God, as spirit, is so great that He is always present at all places. He can hold all in His control. There is no way to ever hide from Him.

"Where can I go from your Spirit? Where can I flee from your
presence? If I go up to the heavens, You are there; if I
make my bed in the depths, You are there. If I rise on the
wings of the dawn, if I settle on the far side of the sea,
even there your hand will guide me" (Psalm 139:7-10).

"Nothing in all creation is hidden from God's sight. Everything
is uncovered and laid bare before the eyes of Him to
whom we must give account" (Hebrews 4:13).



Does God Have Hands and Eyes?

If God is spirit, and not fleshly body, how can the Bible speak of His "hands," "arms," "eyes" and other parts? The following picture may help us to see the answer.

Imagine a man talking to an ant. He is trying to explain to the ant what a human city is like. The ant has never seen anything as large as our city streets. Yet the ant does have small paths and tunnels in its ants' nest in the ground. So the man speaks of his streets as if they were like those ant paths. He speaks of the human city as if it were like a very large ants' nest.

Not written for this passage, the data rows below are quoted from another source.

run 1:
// magnitude_wrapper
module magnitude_wrapper(
	input aclk,
	input aresetn,
	input s_i_data_valid,
	output reg s_o_data_ready,
	input [31:0] s_i_data,
	output reg m_o_data_valid,
	input m_i_data_ready,
	output reg [31:0] m_o_data
    );
	reg [31:0] o_data_temp;
	reg [15:0] data_real;
	reg [15:0] data_imag;
	reg start_calc;
	reg ack_calc;
	wire [15:0] in_real = s_i_data[15:0];
	wire [15:0] in_imag = s_i_data[31:16];
	always @ (posedge aclk)
		begin
			if (aresetn == 0) begin
				s_o_data_ready <= 1'b0;
				start_calc <= 1'b0;
			end
			if (ack_calc == 1'b1) begin
				start_calc <= 0;
			end
			if ( (s_i_data_valid == 1'b1) && (ack_calc == 0)) begin
				if (in_real[15] == 1'b1)
					data_real <= ~in_real + 16'd1;
				else
					data_real <= in_real;
				if (in_imag[15] == 1'b1)
					data_imag <= ~in_imag + 16'd1;
				else
					data_imag <= in_imag;
				s_o_data_ready <= 1;
				start_calc <= 1'b1;
			end
		end
	always @ (posedge aclk)
		begin
			if (aresetn == 0) begin
				ack_calc <= 0;
			end
			if (start_calc == 1'b1) begin
				ack_calc <= 1;
				o_data_temp <= data_real*data_real + data_imag*data_imag;
			end
			else begin
				ack_calc <= 0;
			end
		end
	always @ (posedge aclk)
		begin
			if (aresetn == 0) begin
				m_o_data_valid <= 1'b0;
			end
			if (m_i_data_ready == 1'b1) begin
				if (ack_calc == 0) begin
					m_o_data_valid <= 1'b0;
				end
				else begin
					m_o_data_valid <= 1'b1;
					m_o_data <= o_data_temp;
				end
			end
		end
endmodule
Size: ~100 flip-flops, roughly 70 I/O pins.
clock: 10.0 ns
lec_check: 0
cap_margin: 20
cell_pad_in_sites_global_placement: 1
core_margin: 7
core_utilization: 35
cts_cluster_diameter: 228
cts_cluster_size: 61
gpl_timing_driven: 0
max_routing_layer: met4
place_density_lb_addon: 0.27
setup_slack_margin: 1.86
slew_margin: 20
run.sh (not shown) runs the stock make flow with config.mk's settings and CLKGATE_MAP_FILE=.
Edits applied to the flow inputs when going from run 1 to run 2:
- SLEW_MARGIN changed from 20 to 25
- CELL_PAD_IN_SITES_GLOBAL_PLACEMENT removed (was 1)
- SETUP_SLACK_MARGIN removed (was 1.86)
- PLACE_DENSITY_LB_ADDON removed (was 0.27)
- CORE_UTILIZATION changed from 35 to 70
- HOLD_SLACK_MARGIN newly set to 0.06
- CTS_CLUSTER_SIZE changed from 61 to 100
- GPL_TIMING_DRIVEN removed (was 0)
- MAX_ROUTING_LAYER removed (was met4)
- ABC_AREA newly set to 1
- PLACE_DENSITY newly set to 0.37
- CORE_ASPECT_RATIO newly set to 0.5
- CTS_CLUSTER_DIAMETER changed from 228 to 310
- TNS_END_PERCENT newly set to 15
Findings:
- Per the comparison of run 2 with run 1, area of the mapped netlist +5.5%, number of vias after detailed routing +11%, number of multi-input combinational cells in the layout +185, cell total after placement +73, data required time of the worst path ~0 delta.
- Instance area at placement (higher): run 2
- As of run 2, gate count after technology mapping had risen by more than 10% compared to run 1.
#### Input delta (run 3 over run 2)
- PLACE_DENSITY: 0.37 -> unset
- TNS_END_PERCENT: 15 -> 5
- CORE_ASPECT_RATIO: 0.5 -> 1.86
- CORE_UTILIZATION: 70 -> 69
- PLACE_DENSITY_LB_ADDON: unset -> 0.3
Notes after the runs:
Between run 3 and run 2, total routing resource utilization after global routing is higher for run 3, run 2 comes in under that.
Run 3 ended with less routing usage on met3 than run 2.
Run 3 vs. run 2: total die size went up 1.2%; design area held.

---

magnitude_wrapper again, from the RTL that the note above started with.
export LEC_CHECK = 0
export ABC_AREA = 1
export CAP_MARGIN = 20
export CORE_MARGIN = 2
export CORE_UTILIZATION = 72
export CTS_CLUSTER_SIZE = 93
export PLACE_DENSITY = 0.36
export SLEW_MARGIN = 20
export TNS_END_PERCENT = 15
create_clock -name core_clock -period 4.23 [get_ports {aclk}]
The starting point reached the layout checks and failed them: setup timing.
Then changed:
--- a/flow/config.mk
+++ b/flow/config.mk
@@ -7,3 +7,2 @@
 export LEC_CHECK = 0
-export ABC_AREA = 1
 export CAP_MARGIN = 20
@@ -11,5 +10,3 @@
 export CORE_UTILIZATION = 72
-export CTS_CLUSTER_SIZE = 93
-export PLACE_DENSITY = 0.36
+export CTS_CLUSTER_SIZE = 36
 export SLEW_MARGIN = 20
-export TNS_END_PERCENT = 15
==> flow/constraint.sdc (replaced) <==
create_clock -name core_clock -period 6.92 [get_ports {aclk}]
set_input_delay 1.3840 -clock core_clock [delete_from_list [all_inputs] [get_ports {aclk}]]
set_output_delay 1.3840 -clock core_clock [all_outputs]
set_load 0.01 [all_outputs]
Effect:
- The new run completed and failed the layout checks on setup timing
- cell area decreases by roughly a tenth
- sequential cell count stays the same
- via count decreases by a quarter to a third
- worst hold slack degrades by 13 ps
- clock-buffer cell count stays the same
- worst setup slack improves by 2300 ps
- die area decreases by a few percent
- routed wire length decreases by a quarter to a third
- global-route usage decreases by 9.5 points
Then changed:
--- a/flow/config.mk
+++ b/flow/config.mk
@@ -9,4 +9,3 @@
 export CORE_MARGIN = 2
-export CORE_UTILIZATION = 72
-export CTS_CLUSTER_SIZE = 36
+export CORE_UTILIZATION = 68
 export SLEW_MARGIN = 20
==> flow/constraint.sdc (replaced) <==
create_clock -name core_clock -period 11.6 [get_ports {aclk}]
set_input_delay 2.3200 -clock core_clock [delete_from_list [all_inputs] [get_ports {aclk}]]
set_output_delay 2.3200 -clock core_clock [all_outputs]
set_load 0.01 [all_outputs]
After rerunning: This time the run finished with timing, DRC and antenna clean. Routed wire length is lower by about a fifth. Clock skew is lower by 14 ps. Register-to-register slack improves by 3900 ps. Global-route usage is lower by 5.6 points. Via count is lower by roughly a tenth. Non-clock buffer count is lower by 219. Utilization is lower by 14 points. Synthesized cell count does not change. Setup slack improves by 3900 ps.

In the same way, God uses things that we can understand to talk of things much greater. He does not have our earthly kind of eyes and hands. But He uses "eyes" to speak of His seeing. He uses "hands" to speak of His power and action.

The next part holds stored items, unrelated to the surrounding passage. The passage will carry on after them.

### flow/run.sh
#!/bin/bash
# the make line also repeats each setting of config.mk as NAME=value (left out here)
make -C /OpenROAD-flow-scripts/flow DESIGN_CONFIG=/design/flow/config.mk WORK_HOME=/design/flow/orfs CLKGATE_MAP_FILE= finish
### flow/config.mk
export PLATFORM = sky130hd
export DESIGN_NAME = alu
export DESIGN_NICKNAME = alu
export VERILOG_FILES = /design/flow/design.v
export SDC_FILE = /design/flow/constraint.sdc
export NUM_CORES = 4
export LEC_CHECK = 0
export ABC_AREA = 1
export CAP_MARGIN = 20
export CELL_PAD_IN_SITES_DETAIL_PLACEMENT = 2
export CELL_PAD_IN_SITES_GLOBAL_PLACEMENT = 3
export CORE_MARGIN = 9
export CORE_UTILIZATION = 28
export CTS_CLUSTER_DIAMETER = 306
export GPL_TIMING_DRIVEN = 1
export HOLD_SLACK_MARGIN = 0.16
export MAX_ROUTING_LAYER = met4
export PLACE_DENSITY_LB_ADDON = 0.15
export SETUP_SLACK_MARGIN = 0.62
export SLEW_MARGIN = 30
### flow/constraint.sdc
create_clock -name core_clock -period 2.92 [get_ports {clk}]
set_input_delay 0.5840 -clock core_clock [delete_from_list [all_inputs] [get_ports {clk}]]
set_output_delay 0.5840 -clock core_clock [all_outputs]
set_load 0.01 [all_outputs]
### flow/design.v
module alu(
	output reg[16 - 1:0] 		data_out,
	output reg 						  		valid_out,
	output reg							  		cmd_out,
	input [16 - 1:0] 			data_in,
	input 							  			valid_in,
	input 							  			cmd_in,
	output reg 									 	amm_read,
	output reg[8 - 1:0] 		amm_address,
	input [8 - 1:0] 			amm_readdata,
	input 									 			amm_waitrequest,
	input[1:0] 							 			amm_response,
	input clk,
	input rst_n
	);
	localparam ST_READ_HEAD = 3'h0, ST_READ_PAYLOAD = 3'h1, ST_DECODE = 3'h2, ST_OP_CODE = 3'h3,
	           ST_ERROR = 3'h4, ST_SEND = 3'h5, ST_SEND2 = 3'h6;
	reg[7:0] date[63:0];
	reg      is_addr[63:0];
	reg[5:0] numar_val;
	reg[5:0] i;
	reg[3:0] operatie;
	reg[2:0] state;
	reg[11:0] rez;
	reg       err;
	wire[5:0] last = numar_val - 6'd1;
	wire[7:0] cur  = date[i];
	reg[11:0] rez_next;
	reg       op_err;
	always @(*) begin
		rez_next = rez;
		op_err   = 1'b0;
		case(operatie)
			4'd0: rez_next = rez + {4'h0, cur};
			4'd1: rez_next = (i == 6'd0) ? {4'h0, cur} : (rez & {4'h0, cur});
			4'd2: rez_next = rez | {4'h0, cur};
			4'd3: rez_next = rez ^ {4'h0, cur};
			4'd4: if(numar_val == 6'd1) rez_next = {4'h0, ~cur}; else op_err = 1'b1;
			4'd5: if(numar_val == 6'd1) rez_next = {4'h0, cur} + 12'd1; else op_err = 1'b1;
			4'd6: if(numar_val == 6'd1) rez_next = {4'h0, cur} - 12'd1; else op_err = 1'b1;
			4'd7: if(numar_val == 6'd1) rez_next = {4'h0, 8'd0 - cur}; else op_err = 1'b1;
			4'd8: if(numar_val == 6'd2) rez_next = {4'h0, date[0] >> date[1]}; else op_err = 1'b1;
			4'd9: if(numar_val == 6'd2) rez_next = {4'h0, date[0] << date[1]}; else op_err = 1'b1;
			default: op_err = 1'b1;
		endcase
	end
	always @(posedge clk) begin
		if(!rst_n) begin
			state     <= ST_READ_HEAD;
			valid_out <= 1'b0;
			cmd_out   <= 1'b0;
			data_out  <= 0;
			amm_read  <= 1'b0;
			amm_address <= 0;
			i         <= 0;
			numar_val <= 0;
			operatie  <= 0;
			rez       <= 0;
			err       <= 1'b0;
		end
		else begin
			case(state)
				ST_READ_HEAD: begin
					valid_out <= 1'b0;
					cmd_out   <= 1'b0;
					i         <= 0;
					err       <= 1'b0;
					if(valid_in && cmd_in) begin
						numar_val <= data_in[5:0];
						operatie  <= data_in[11:8];
						if(data_in[5:0] == 6'd0)
							state <= ST_ERROR;
						else
							state <= ST_READ_PAYLOAD;
					end
				end
				ST_READ_PAYLOAD: begin
					if(valid_in) begin
						date[i]    <= data_in[7:0];
						is_addr[i] <= data_in[8];
						i <= i + 6'd1;
						if(i == last) begin
							i     <= 0;
							state <= ST_DECODE;
						end
					end
				end
				ST_DECODE: begin  
					if(is_addr[i]) begin
						if(!amm_read) begin
							amm_read    <= 1'b1;
							amm_address <= cur;
						end
						else if(!amm_waitrequest) begin
							amm_read <= 1'b0;
							if(amm_response != 2'b00)
								state <= ST_ERROR;
							else begin
								date[i]    <= amm_readdata;
								is_addr[i] <= 1'b0;
								i <= i + 6'd1;
								if(i == last) begin
									i     <= 0;
									rez   <= 0;
									state <= ST_OP_CODE;
								end
							end
						end
					end
					else begin
						i <= i + 6'd1;
						if(i == last) begin
							i     <= 0;
							rez   <= 0;
							state <= ST_OP_CODE;
						end
					end
				end
				ST_OP_CODE: begin  
					rez <= rez_next;
					i   <= i + 6'd1;
					if(op_err)
						state <= ST_ERROR;
					else if(i == last)
						state <= ST_SEND;
				end
				ST_ERROR: begin
					rez   <= 12'hbad;
					err   <= 1'b1;
					state <= ST_SEND;
				end
				ST_SEND: begin
					data_out  <= {11'h0, err, operatie};
					valid_out <= 1'b1;
					cmd_out   <= 1'b1;
					state     <= ST_SEND2;
				end
				ST_SEND2: begin
					data_out <= {4'h0, rez};
					cmd_out  <= 1'b0;
					state    <= ST_READ_HEAD;
				end
				default: state <= ST_READ_HEAD;
			endcase
		end
	end
endmodule
job 101:
==> flow/design.v (excerpt) <==
module Microprocessor(
    input oscillator,
    input reset,
    input [7:0] instruction,
    output [6:0] seg1,
    output [6:0] seg2,
    output [6:0] seg3,
    output [6:0] seg4,
    output [7:0] PC
);
    wire clk;
    wire [7:0] nextPC;
    wire [1:0] rs, rt, rd, RegisterDestination, operation;
    wire [7:0] rsData, rtData, writeData, ALUResult, MemoryResult, MemoryAddress;
    wire RegWrite, MemRead, MemWrite, Branch;
    assign clk = oscillator;
    assign rs = instruction[5:4];
    assign rt = instruction[3:2];
    assign rd = instruction[1:0];
    assign operation = instruction[7:6];
    ControlUnit cu(
        .op(instruction[7:6]),
        .ALUControl(ALUControl),
        .RegWrite(RegWrite),
        .MemRead(MemRead),
        .MemWrite(MemWrite),
        .Branch(Branch)
    );
	 assign writeData = (operation==2'b00) ? ALUResult 
	 			: (operation == 2'b11) ? {6'b000000, rd}
	 			: MemoryResult;
	 assign RegisterDestination = ALUControl ? rd : rt;
    RegisterFile rf(
        .reset(reset),
        .rs(rs),
        .rt(rt),
  ...
Size: ~1500 cells after synthesis, roughly 46 I/O pins, roughly 17000 um^2 of cells after synthesis.
export LEC_CHECK = 0
export CAP_MARGIN = 15
export CORE_ASPECT_RATIO = 0.68
export CORE_MARGIN = 2
export CORE_UTILIZATION = 60
export CTS_CLUSTER_DIAMETER = 238
export GPL_ROUTABILITY_DRIVEN = 0
export MIN_ROUTING_LAYER = met1
export SETUP_SLACK_MARGIN = -0.14
export SLEW_MARGIN = 5
export TNS_END_PERCENT = 40
create_clock -name core_clock -period 7.48 [get_ports {oscillator}]
run.sh (not shown) runs the stock make flow with config.mk's settings and CLKGATE_MAP_FILE=.
Job 101 ran in full, but the layout does not pass; the checks complain about setup timing.
[inputs] job 102 vs job 101
- changing CORE_UTILIZATION from 60 to 65
- removing MIN_ROUTING_LAYER (formerly met1)
- removing CTS_CLUSTER_DIAMETER (formerly 238)
- removing TNS_END_PERCENT (formerly 40)
- removing SETUP_SLACK_MARGIN (formerly -0.14)
- removing CORE_ASPECT_RATIO (formerly 0.68)
- changing CAP_MARGIN from 15 to 20
- changing SLEW_MARGIN from 5 to 20
- removing GPL_ROUTABILITY_DRIVEN (formerly 0)
- changing the clock period (ns, I/O delays scaled along) from 7.48 to 5.44
## What came out
- The flow for job 102 finished, though final verification flagged setup timing.
- The data arrival time at the worst-slack endpoint reported for job 102 is smaller than that of job 101 by 60 ps.
- For buffer count excluding the clock tree in the final layout, dividing the value from job 101 by the value from job 102 gives 0.812.
- The combinational power in job 102 is 1.6 times that in job 101.
- Diff job 101 -> job 102 | normalized max-slew margin | increase of 5.6 points
- Taking job 102 over job 101, the area of the chip ratio works out to 0.924.
- Job 102: global-route total usage across every layer is 9.0 points higher than what job 101 reported.
- Delta(post-synthesis to final-layout area growth, job 102 - job 101) > 0
- Count of instances resized after the clock tree is built went up by more than half going from job 101 to job 102.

Though He uses these helpful words we should remember that we are still so very small beside Him. Like the ant with the man, some things about God will remain beyond our full understanding. We accept what God says in the simple trust that He knows how best to tell us of things far greater than us.



The Holy Spirit

One of the things that may be difficult to understand is how God is one, and yet ABOVE our limited idea of one. For example, the first verses of the Bible speak of both "God" and "the Spirit of God."

"In the beginning God created the heavens and the earth...
and the Spirit of God was hovering over the waters"
(Genesis 1:1-2).

Look again at the quotation from Psalm 139. The writer of that Psalm asks God, "Where can I go from your Spirit?" Then he says, "If I go up to the heavens, YOU are there." Why say "You" and, "Your Spirit"? why speak in two ways of God? We may not fully understand why. Yet God surely knows most about Himself. He knows how best to describe Himself.

Scripture talks often about the Holy Spirit. He is not just some tool or force of God. His is not a "thing." Instead He is Divine Person, described in ways that can only fit a person. Although He is sometimes spoken of as if He is part of God, yet the Holy Spirit is truly GOD, the only God.

"Now the Lord is the Spirit, and where the Spirit of the
Lord is, there is freedom...which comes from the Lord,
who is the Spirit" (2 Corinthians 3:17-18).

God has revealed Himself as both "Lord" and Spirit." This in no way goes against the truth He also revealed, that He is ONE. This oneness is above our full understanding. He is one, and there is no other God besides Him. Since He alone made us and cares for us, our hearts and lives belong wholly to Him.